5. アウリス・デ・ラマルティーヌ 上
わたくしの名前はアウリス・デ・ラマルティーヌ公爵令嬢。前世では看護学校生だった。
日々終わらないレポート、家族の血圧を計りまくり、浮き出た血管をいい血採れそう…と凝視し、家族を怖がらせていた。
将来立派な看護師になる為に勉強に励んで、疲れ切っていた中で、癒しとなっていたのが『恋する貴公子達』と言うゲームだった。
看護実習終わりの、疲れ切った脳みそにも入り込んでくる広告に興味を惹かれ、軽い気持ちで始めたら、攻略対象者達の甘い台詞に引き込まれ、すっかり夢中になっていた。
学校の帰り道。
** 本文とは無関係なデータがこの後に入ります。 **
This design comes from an exercise in tuning for small area and few clock cycles per item on the open sky130 flow, not from production work. Where RTL was checked, it was by simulation tests only, not by an equivalence proof against the original. Function not checked in run 4: the RTL went through the layout flow alone. Power figures rest on the tool's default switching activity, not on a simulated workload.

File: design/flow/run.sh
#!/bin/bash
# synth_recipe.tcl (not shown) runs the flow's synth.tcl, then flattens the netlist and writes it again
# the make line also repeats each setting of config.mk as NAME=value (left out here)
make -C /OpenROAD-flow-scripts/flow DESIGN_CONFIG=/design/flow/config.mk WORK_HOME=/design/flow/orfs CLKGATE_MAP_FILE= SYNTH_SCRIPT=/design/flow/synth_recipe.tcl finish
File: design/flow/config.mk
export PLATFORM = sky130hd
export DESIGN_NAME = line_edit_receive_buffer
export DESIGN_NICKNAME = line_edit_receive_buffer
export VERILOG_FILES = /design/flow/design.v
export SDC_FILE = /design/flow/constraint.sdc
export NUM_CORES = 4
export LEC_CHECK = 0
export CAP_MARGIN = 20
export CORE_MARGIN = 2
export CORE_UTILIZATION = 40
export SLEW_MARGIN = 20
File: design/flow/constraint.sdc
create_clock -name core_clock -period 4.5 [get_ports {i_clk}]
set_input_delay 0.9000 -clock core_clock [delete_from_list [all_inputs] [get_ports {i_clk}]]
set_output_delay 0.9000 -clock core_clock [all_outputs]
set_load 0.01 [all_outputs]
File: design/flow/design.v
`default_nettype none
package lerb_pkg;
    localparam int unsigned BYTE_W  = 8;
    localparam int unsigned COUNT_W = 7;
    localparam logic [BYTE_W-1:0] CODE_CR    = 8'h0D;
    localparam logic [BYTE_W-1:0] CODE_LF    = 8'h0A;
    localparam logic [BYTE_W-1:0] CODE_BS    = 8'h08;
    localparam logic [BYTE_W-1:0] CODE_DEL   = 8'h7F;
    localparam logic [BYTE_W-1:0] ECHO_ERASE = 8'h7F;
    localparam logic ACTION_RX   = 1'b0;
    localparam logic ACTION_READ = 1'b1;
    localparam int unsigned QUEUE_DEPTH = 2;
    localparam int unsigned QPTR_W      = 1;
    localparam int unsigned QCNT_W      = 2;
    typedef enum logic [1:0] {
        OP_TERM  = 2'd0,
        OP_ERASE = 2'd1,
        OP_PLAIN = 2'd2,
        OP_READ  = 2'd3
    } t_op;
    typedef struct packed {
        t_op               op;
        logic [BYTE_W-1:0] data;
    } t_cmd;
    typedef enum logic [1:0] {
        KIND_ECHO      = 2'd0,
        KIND_LINE      = 2'd1,
        KIND_EMPTY     = 2'd2,
        KIND_NOT_READY = 2'd3
    } t_kind;
endpackage
`default_nettype wire
`default_nettype none
module lerb_front (
    input  wire logic          i_clk,
    input  wire logic          i_rst_n,
    input  wire logic          i_valid,
    output logic               o_ready,
    input  wire logic          i_action,
    input  wire logic [7:0]    i_rx_byte,
    output logic               o_cmd_valid,
    input  wire logic          i_cmd_ready,
    output lerb_pkg::t_cmd     o_cmd
);
    logic r_valid;
    lerb_pkg::t_cmd r_cmd;
    lerb_pkg::t_cmd n_cmd;
    always_comb begin
        n_cmd.data = i_rx_byte;
        if (i_action == lerb_pkg::ACTION_READ) begin
            n_cmd.op = lerb_pkg::OP_READ;
        end else if (i_rx_byte == lerb_pkg::CODE_CR || i_rx_byte == lerb_pkg::CODE_LF) begin
            n_cmd.op = lerb_pkg::OP_TERM;
        end else if (i_rx_byte == lerb_pkg::CODE_BS || i_rx_byte == lerb_pkg::CODE_DEL) begin
            n_cmd.op = lerb_pkg::OP_ERASE;
        end else begin
            n_cmd.op = lerb_pkg::OP_PLAIN;
        end
    end
    assign o_ready     = !r_valid || i_cmd_ready;
    assign o_cmd_valid = r_valid;
    assign o_cmd       = r_cmd;
    always_ff @(posedge i_clk) begin
        if (!i_rst_n) begin
            r_valid <= 1'b0;
        end else begin
            if (i_valid && o_ready) begin
                r_valid <= 1'b1;
                r_cmd   <= n_cmd;
            end else if (i_cmd_ready) begin
                r_valid <= 1'b0;
            end
        end
    end
endmodule
`default_nettype wire
`default_nettype none
module lerb_queue (
    input  wire logic          i_clk,
    input  wire logic          i_rst_n,
    input  wire logic          i_push_valid,
    output logic               o_push_ready,
    input  wire lerb_pkg::t_cmd i_cmd,
    output logic               o_pop_valid,
    input  wire logic          i_pop_ready,
    output lerb_pkg::t_cmd     o_cmd
);
    logic [lerb_pkg::BYTE_W+1:0]        r_slot [lerb_pkg::QUEUE_DEPTH];
    logic [lerb_pkg::QPTR_W-1:0] r_wr_ptr;
    logic [lerb_pkg::QPTR_W-1:0] r_rd_ptr;
    logic [lerb_pkg::QCNT_W-1:0] r_count;
    logic              push;
    logic              pop;
    assign o_push_ready = (r_count != lerb_pkg::QCNT_W'(lerb_pkg::QUEUE_DEPTH));
    assign o_pop_valid  = (r_count != '0);
    assign o_cmd        = lerb_pkg::t_cmd'(r_slot[r_rd_ptr]);
    assign push         = i_push_valid && o_push_ready;
    assign pop          = o_pop_valid && i_pop_ready;
    always_ff @(posedge i_clk) begin
        if (push) begin
            r_slot[r_wr_ptr] <= i_cmd;
        end
    end
    always_ff @(posedge i_clk) begin
        if (!i_rst_n) begin
            r_wr_ptr <= '0;
            r_rd_ptr <= '0;
            r_count  <= '0;
        end else begin
            if (push) begin
                r_wr_ptr <= r_wr_ptr + 1'b1;
            end
            if (pop) begin
                r_rd_ptr <= r_rd_ptr + 1'b1;
            end
            if (push && !pop) begin
                r_count <= r_count + 1'b1;
            end else if (pop && !push) begin
                r_count <= r_count - 1'b1;
            end
        end
    end
endmodule
`default_nettype wire
`default_nettype none
module lerb_back #(
    parameter int unsigned BUFFER_DEPTH = 64
) (
    input  wire logic           i_clk,
    input  wire logic           i_rst_n,
    input  wire logic           i_cmd_valid,
    output logic                o_cmd_ready,
    input  wire lerb_pkg::t_cmd i_cmd,
    output logic                o_valid,
    input  wire logic           i_ready,
    output lerb_pkg::t_kind     o_kind,
    output logic [7:0]          o_out_byte,
    output logic                o_last,
    output logic [6:0]          o_line_count
);
    localparam int unsigned IDX_W  = $clog2(BUFFER_DEPTH);
    localparam int unsigned FILL_W = $clog2(BUFFER_DEPTH + 1);
    localparam int unsigned SUM_W  = FILL_W + 1;
    typedef enum logic [1:0] {
        S_IDLE,
        S_ERASE2,
        S_DRAIN
    } t_state;
    logic [lerb_pkg::BYTE_W-1:0] r_mem [BUFFER_DEPTH];
    logic [lerb_pkg::BYTE_W-1:0] r_rd_data;
    t_state             r_state,  n_state;
    logic [IDX_W-1:0]   r_oldest, n_oldest;
    logic [FILL_W-1:0]  r_fill,   n_fill;
    logic               r_line_ready, n_line_ready;
    logic [IDX_W-1:0]   r_rd_ptr, n_rd_ptr;
    logic [FILL_W-1:0]  r_cnt,    n_cnt;
    logic [lerb_pkg::BYTE_W-1:0]  r_erase,  n_erase;
    logic               r_out_valid, n_out_valid;
    lerb_pkg::t_kind              r_kind,   n_kind;
    logic [lerb_pkg::BYTE_W-1:0]  r_byte,   n_byte;
    logic               r_last,   n_last;
    logic [lerb_pkg::COUNT_W-1:0] r_count,  n_count;
    logic               can_load;
    logic               mem_we;
    logic               rd_en;
    logic [IDX_W-1:0]   rd_addr;
    logic [SUM_W-1:0]   wr_sum;
    logic [IDX_W-1:0]   wr_pos;
    logic [IDX_W-1:0]   ptr_inc;
    logic [FILL_W-1:0]  cnt_inc;
    logic               drain_last;
    assign can_load   = !r_out_valid || i_ready;
    assign wr_sum     = SUM_W'(r_oldest) + SUM_W'(r_fill);
    assign wr_pos     = (wr_sum >= SUM_W'(BUFFER_DEPTH))
                        ? IDX_W'(wr_sum - SUM_W'(BUFFER_DEPTH)) : IDX_W'(wr_sum);
    assign ptr_inc    = (r_rd_ptr == IDX_W'(BUFFER_DEPTH - 1)) ? '0 : r_rd_ptr + 1'b1;
    assign cnt_inc    = r_cnt + 1'b1;
    assign drain_last = (cnt_inc == r_fill);
    always_comb begin
        n_state      = r_state;
        n_oldest     = r_oldest;
        n_fill       = r_fill;
        n_line_ready = r_line_ready;
        n_rd_ptr     = r_rd_ptr;
        n_cnt        = r_cnt;
        n_erase      = r_erase;
        n_out_valid  = r_out_valid && !i_ready;
        n_kind       = r_kind;
        n_byte       = r_byte;
        n_last       = r_last;
        n_count      = r_count;
        o_cmd_ready  = 1'b0;
        mem_we       = 1'b0;
        rd_en        = 1'b0;
        rd_addr      = r_rd_ptr;
        case (r_state)
            S_IDLE: begin
                if (i_cmd_valid && can_load) begin
                    o_cmd_ready = 1'b1;
                    n_kind      = lerb_pkg::KIND_ECHO;
                    n_byte      = i_cmd.data;
                    n_last      = 1'b1;
                    n_count     = '0;
                    n_out_valid = 1'b1;
                    case (i_cmd.op)
                        lerb_pkg::OP_TERM: begin
                            n_line_ready = 1'b1;
                        end
                        lerb_pkg::OP_ERASE: begin
                            n_byte = lerb_pkg::ECHO_ERASE;
                            if (r_fill != '0) begin
                                n_fill  = r_fill - 1'b1;
                                n_last  = 1'b0;
                                n_erase = i_cmd.data;
                                n_state = S_ERASE2;
                            end
                        end
                        lerb_pkg::OP_PLAIN: begin
                            if (r_fill != FILL_W'(BUFFER_DEPTH)) begin
                                mem_we = 1'b1;
                                n_fill = r_fill + 1'b1;
                            end
                        end
                        lerb_pkg::OP_READ: begin
                            n_byte = '0;
                            if (!r_line_ready) begin
                                n_kind = lerb_pkg::KIND_NOT_READY;
                            end else if (r_fill == '0) begin
                                n_kind       = lerb_pkg::KIND_EMPTY;
                                n_line_ready = 1'b0;
                            end else begin
                                n_out_valid  = r_out_valid && !i_ready;
                                n_kind       = r_kind;
                                n_byte       = r_byte;
                                n_last       = r_last;
                                n_count      = r_count;
                                n_line_ready = 1'b0;
                                rd_en        = 1'b1;
                                rd_addr      = r_oldest;
                                n_rd_ptr     = r_oldest;
                                n_cnt        = '0;
                                n_state      = S_DRAIN;
                            end
                        end
                        default: begin
                            n_out_valid = r_out_valid && !i_ready;
                        end
                    endcase
                end
            end
            S_ERASE2: begin
                if (can_load) begin
                    n_kind      = lerb_pkg::KIND_ECHO;
                    n_byte      = r_erase;
                    n_last      = 1'b1;
                    n_count     = '0;
                    n_out_valid = 1'b1;
                    n_state     = S_IDLE;
                end
            end
            S_DRAIN: begin
                if (can_load) begin
                    n_kind      = lerb_pkg::KIND_LINE;
                    n_byte      = r_rd_data;
                    n_last      = drain_last;
                    n_count     = lerb_pkg::COUNT_W'(cnt_inc);
                    n_out_valid = 1'b1;
                    if (drain_last) begin
                        n_oldest = ptr_inc;
                        n_fill   = '0;
                        n_state  = S_IDLE;
                    end else begin
                        rd_en    = 1'b1;
                        rd_addr  = ptr_inc;
                        n_rd_ptr = ptr_inc;
                        n_cnt    = cnt_inc;
                    end
                end
            end
            default: begin
                n_state = S_IDLE;
            end
        endcase
    end
    always_ff @(posedge i_clk) begin
        if (mem_we) begin
            r_mem[wr_pos] <= i_cmd.data;
        end
        if (rd_en) begin
            r_rd_data <= r_mem[rd_addr];
        end
    end
    always_ff @(posedge i_clk) begin
        if (!i_rst_n) begin
            r_state      <= S_IDLE;
            r_oldest     <= '0;
            r_fill       <= '0;
            r_line_ready <= 1'b0;
            r_out_valid  <= 1'b0;
        end else begin
            r_state      <= n_state;
            r_oldest     <= n_oldest;
            r_fill       <= n_fill;
            r_line_ready <= n_line_ready;
            r_out_valid  <= n_out_valid;
            r_rd_ptr     <= n_rd_ptr;
            r_cnt        <= n_cnt;
            r_erase      <= n_erase;
            r_kind       <= n_kind;
            r_byte       <= n_byte;
            r_last       <= n_last;
            r_count      <= n_count;
        end
    end
    assign o_valid      = r_out_valid;
    assign o_kind       = r_kind;
    assign o_out_byte   = r_byte;
    assign o_last       = r_last;
    assign o_line_count = r_count;
endmodule
`default_nettype wire
`default_nettype none
module line_edit_receive_buffer #(
    parameter int unsigned BUFFER_DEPTH = 64
) (
    input  wire logic       i_clk,
    input  wire logic       i_rst_n,
    input  wire logic       i_valid,
    output logic            o_ready,
    input  wire logic       i_action,
    input  wire logic [7:0] i_rx_byte,
    output logic            o_valid,
    input  wire logic       i_ready,
    output logic [1:0]      o_kind,
    output logic [7:0]      o_out_byte,
    output logic            o_last,
    output logic [6:0]      o_line_count
);
    logic  front_valid;
    logic  front_ready;
    lerb_pkg::t_cmd  front_cmd;
    logic  queue_valid;
    logic  queue_ready;
    lerb_pkg::t_cmd  queue_cmd;
    lerb_pkg::t_kind back_kind;
    lerb_front u_front (
        .i_clk       (i_clk),
        .i_rst_n     (i_rst_n),
        .i_valid     (i_valid),
        .o_ready     (o_ready),
        .i_action    (i_action),
        .i_rx_byte   (i_rx_byte),
        .o_cmd_valid (front_valid),
        .i_cmd_ready (front_ready),
        .o_cmd       (front_cmd)
    );
    lerb_queue u_queue (
        .i_clk        (i_clk),
        .i_rst_n      (i_rst_n),
        .i_push_valid (front_valid),
        .o_push_ready (front_ready),
        .i_cmd        (front_cmd),
        .o_pop_valid  (queue_valid),
        .i_pop_ready  (queue_ready),
        .o_cmd        (queue_cmd)
    );
    lerb_back #(
        .BUFFER_DEPTH (BUFFER_DEPTH)
    ) u_back (
        .i_clk        (i_clk),
        .i_rst_n      (i_rst_n),
        .i_cmd_valid  (queue_valid),
        .o_cmd_ready  (queue_ready),
        .i_cmd        (queue_cmd),
        .o_valid      (o_valid),
        .i_ready      (i_ready),
        .o_kind       (back_kind),
        .o_out_byte   (o_out_byte),
        .o_last       (o_last),
        .o_line_count (o_line_count)
    );
    assign o_kind = back_kind;
endmodule
`default_nettype wire
==> qor.json, run 1 <==
{
  "timing.reg2reg.worst_path_depth": 15,
  "synth.area.top_cells": "sky130_fd_sc_hd__edfxtp_1 69%, sky130_fd_sc_hd__mux2i_1 13%, sky130_fd_sc_hd__dfxtp_1 1.8%",
  "rr_startpoint": "u_back.r_cnt[0]",
  "clock.fmax_ghz": 0.237,
  "postSynth.asyncResetShare_pct": 0,
  "synth_edf_count": 589,
  "clk_transition_reported_paths_ns": 0.06,
  "wl_per_cell_um": 23.3,
  "grt_antenna_before_repair": 3,
  "grt_first_pass_wirelength_um": 94700,
  "status": "no timing/DRC/antenna violations",
  "synth_top_flop_cell": "sky130_fd_sc_hd__edfxtp_1",
  "placement.setup.worst_slack_ns": 0.0243,
  "drv_cap": 0,
  "die-area_mm2": 0.0663,
  "reg_to_reg_critical_path_endpoint": "u_back.r_rd_data[4]",
  "rows": 92,
  "drt_first_iter_violations": 1615,
  "whs_endpoint": "u_queue.r_slot[1][5]",
  "cp_common_cell": "sky130_fd_sc_hd__buf_12",
  "synth_area_per_cell_um2": 15.8,
  "post_cts.resized_instances": 0,
  "holdCritStartpoint": "u_front.r_cmd[5]",
  "global_route.overflow_total": 0,
  "detailroute.via_count": 14800,
  "final_weighted_congestion_in_routability_driven_placement": 0.917,
  "route.detailed.drc": 0,
  "startpoint_type_of_the_worst_setup_path": "register",
  "tritoncts": "done",
  "crit_slowest_cell": "sky130_fd_sc_hd__edfxtp_1",
  "critPathBufInv": 4,
  "synth.yosys.seq_area_share_pct": 70.6,
  "finalPower_mw": 24.9,
  "slowest_delay_ns": 0.47,
  "fin_worst_skew_ns": 0.0120,
  "syn_inst": 1631,
  "tightest_slew_ns": 1.07,
  "critical_path.max_fanout": 24,
  "cts_setup_buffers": 0,
  "wl_um": 63600,
  "antenna_cells": 0,
  "synthesis.nets": 1667,
  "min_period_over_period_pct": 93.9,
  "netlist-cell-type-count": 69,
  "slew_margin_rel_pct": 28.4,
  "timing.hold.worst.class": "register to register",
  "vdd_drop_max_v": 0.000454,
  "dp_hpwl_um": 42300,
  "timing.critical_path.max_delay_family": "simple AND/OR/NAND/NOR gates",
  "die_height_um": 257,
  "grt_max_degree": 66,
  "cts_made_buffers": 61,
  "final_max_slew_viol_count": 0,
  "crit_chain": "ha_1, and3_1, xnor2_1, nor4_2, a21oi_1, a221oi_4, buf_12, buf_12, buf_12, mux2i_1, mux2i_1, nor3_1, nor4_1, buf_4, a211o_1",
  "post-synth-top-area-cell": "sky130_fd_sc_hd__edfxtp_1",
  "timing.critical_path.to_type": "register",
  "first_global_vias": 14600,
  "post-route-util_pct": 47.5,
  "final-instance-count-excl-fill": 2731,
  "share_of_the_synthesized_area_in_the_top_cell_type_pct": 68.8,
  "globalRouteTotalUtil_pct": 19.1,
  "timing_worst_setup_path_type": "register to register",
  "worstSkewPairLatency_ns": 0.63,
  "route.antenna.remaining_nets": 0,
  "finish.net_count": 1870,
  "numPlacedInstances": 2617,
  "num_io_pins": 33,
  "cts_hold_buf": 0,
  "ys.warnings.count": 3,
  "vias_per_cell": 5.42,
  "cts_max_level": 2,
  "netlist_area_before_placement_mm2": 0.0257,
  "yosys_register_bits": 612,
  "clock_tree.buffer_depth": 3,
  "drt_first_pass_iters": 7,
  "hold_ws_ns": 0.446,
  "hold_path_depth": 0,
  "worstPathArrival_ns": 4.60,
  "setup_ws_ns": 0.274,
  "clock_root_cell": "sky130_fd_sc_hd__clkbuf_16",
  "initial_utilization_pct": 40.6,
  "leakagePower_nw": 10.8,
  "reg2reg_slack_ns": 0.27,
  "die_span_x_um": 257,
  "design.core.area_mm2": 0.0633,
  "io_buffer_count": 32,
  "timing.final.setup_violations": 0,
  "finalWorstPathRequiredPeriod_ns": 4.23,
  "syn2layout_area_growth_pct": 17.1,
  "post_route_cells_drive_above_1_share_pct": 15.2,
  "pwr_density_cell_mw_per_mm2": 828,
  "cp.required_ns": 4.88,
  "rsz0062_at_grt": "false",
  "clock-sinks": 612,
  "number_of_failing_hold_endpoints_at_the_final_stage": 0
}
-- state kept, by name (all words and copies together) (netlist names), named ones only --
| register | count |
|---|---|
| u_back.r_last | 1 |
| u_back.r_erase | 8 |
| u_back.r_kind | 2 |
| u_back.r_cnt | 7 |
| u_back.r_mem | 512 |
| u_back.r_state | 2 |
| u_back.r_count | 7 |
| u_queue.r_wr_ptr | 1 |
| u_back.r_rd_data | 8 |
| u_front.r_valid | 1 |
| u_back.r_rd_ptr | 6 |
| u_front.r_cmd | 10 |
| u_back.r_byte | 8 |
| u_queue.r_slot | 20 |
| u_back.r_oldest | 6 |
| u_back.r_out_valid | 1 |
| u_queue.r_rd_ptr | 1 |
| u_back.r_fill | 7 |
| u_queue.r_count | 2 |
| u_back.r_line_ready | 1 |
-- cell type report --
type                    instances  area (um^2)
clock buffers                  84         1650
clock inverters                30          201
fillers                      5400        33200
inverters                      25         93.8
multi-input cells             922         7020
flip-flops and latches        612        18100
well taps                     846         1060
repair buffers                212         1910
-- power by group --
group / switching, mW / internal [mW] / leakage [nW]
Clock: 2.08 / 2.67 / 0.902
Combinational: 7.54 / 5.40 / 4.44
Sequential: 0.234 / 6.99 / 5.49
-- layer usage --
metal | routed length [um] | vias up | track usage (%) | share of wire, %
met5 | 0 | - | 0 | 0
met4 | 1970 | 0 | 6.52 | 3.1
met3 | 3890 | 106 | 3.07 | 6.1
met2 | 29200 | 465 | 30.0 | 46
met1 | 28500 | 7437 | 27.2 | 45
li1 | - | 6794 | - | -
-- Yosys cell counts (all sizes together) (11+ instances only) --
| cell type | count |
|---|---|
| a211oi | 18 |
| a21oi | 40 |
| a22oi | 20 |
| buf | 49 |
| clkbuf | 23 |
| dfxtp | 23 |
| edfxtp | 589 |
| ha | 21 |
| inv | 23 |
| mux2 | 11 |
| mux2i | 321 |
| nand2 | 59 |
| nand3 | 14 |
| nor2 | 113 |
| nor2b | 14 |
| nor3 | 43 |
| nor4 | 11 |
| o211ai | 28 |
| o21ai | 24 |
| o22ai | 49 |
| xnor2 | 20 |
| xor2 | 13 |
-- kinds of logic after synthesis --
| logic type | share of synthesized area [%] |
|---|---|
| fa+ha+maj | 1.18 |
| mux | 13.0 |
| flops | 70.6 |
| simple gates | 5.27 |
| compound gates | 6.69 |
| xor+xnor | 1.13 |
| buf+inv | 2.10 |
-- how the worst max path moves through the flow --
stage               startpoint                   to  depth (start not counted)
2_1_floorplan         register  u_back.r_rd_data[0]                         15
3_3_place_gp           i_ready  u_back.r_rd_data[3]                         13
3_5_place_dp           i_ready  u_back.r_rd_data[4]                         15
4_1_cts        u_back.r_cnt[0]  u_back.r_rd_data[4]                         14
5_1_grt               register  u_back.r_rd_data[7]                         14
6_report       u_back.r_cnt[0]  u_back.r_rd_data[4]                         15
いつも使う乗換駅でエスカレーターに乗っていた。
僅かな間にも医療用語の暗記をしようとスマホを見ていると、前方から悲鳴が上がった。
痴漢でもあったのだろうか、と呑気な思考は圧迫感と共に消え失せた。
エスカレーターの誤作動で足元のステップが逆走し、上から人が将棋倒しになって降って来たのだ。
下段にいた私はそのまま下敷きになり━━━命を落とした。
そして気が付いたら、『恋する貴公子達』の悪役令嬢アウリス・デ・ラマルティーヌに転生していたのだった。
「ええええ⁈乙女ゲームの世界に転生なんてあり得るの⁈しかも将来断罪される悪役令嬢なんて…!」
悪役令嬢アウリスは幼い頃に、エドワード・アキテーヌ・ノワール・ガロリア王太子と婚約するが、我儘で傍若無人な性格がたたり、フランク学園入学の時にはすっかり愛想をつかされている。
しかしエドワードの社交辞令なお付き合いに、アウリスは自分は愛されている、何をしても許されると勘違いし増長。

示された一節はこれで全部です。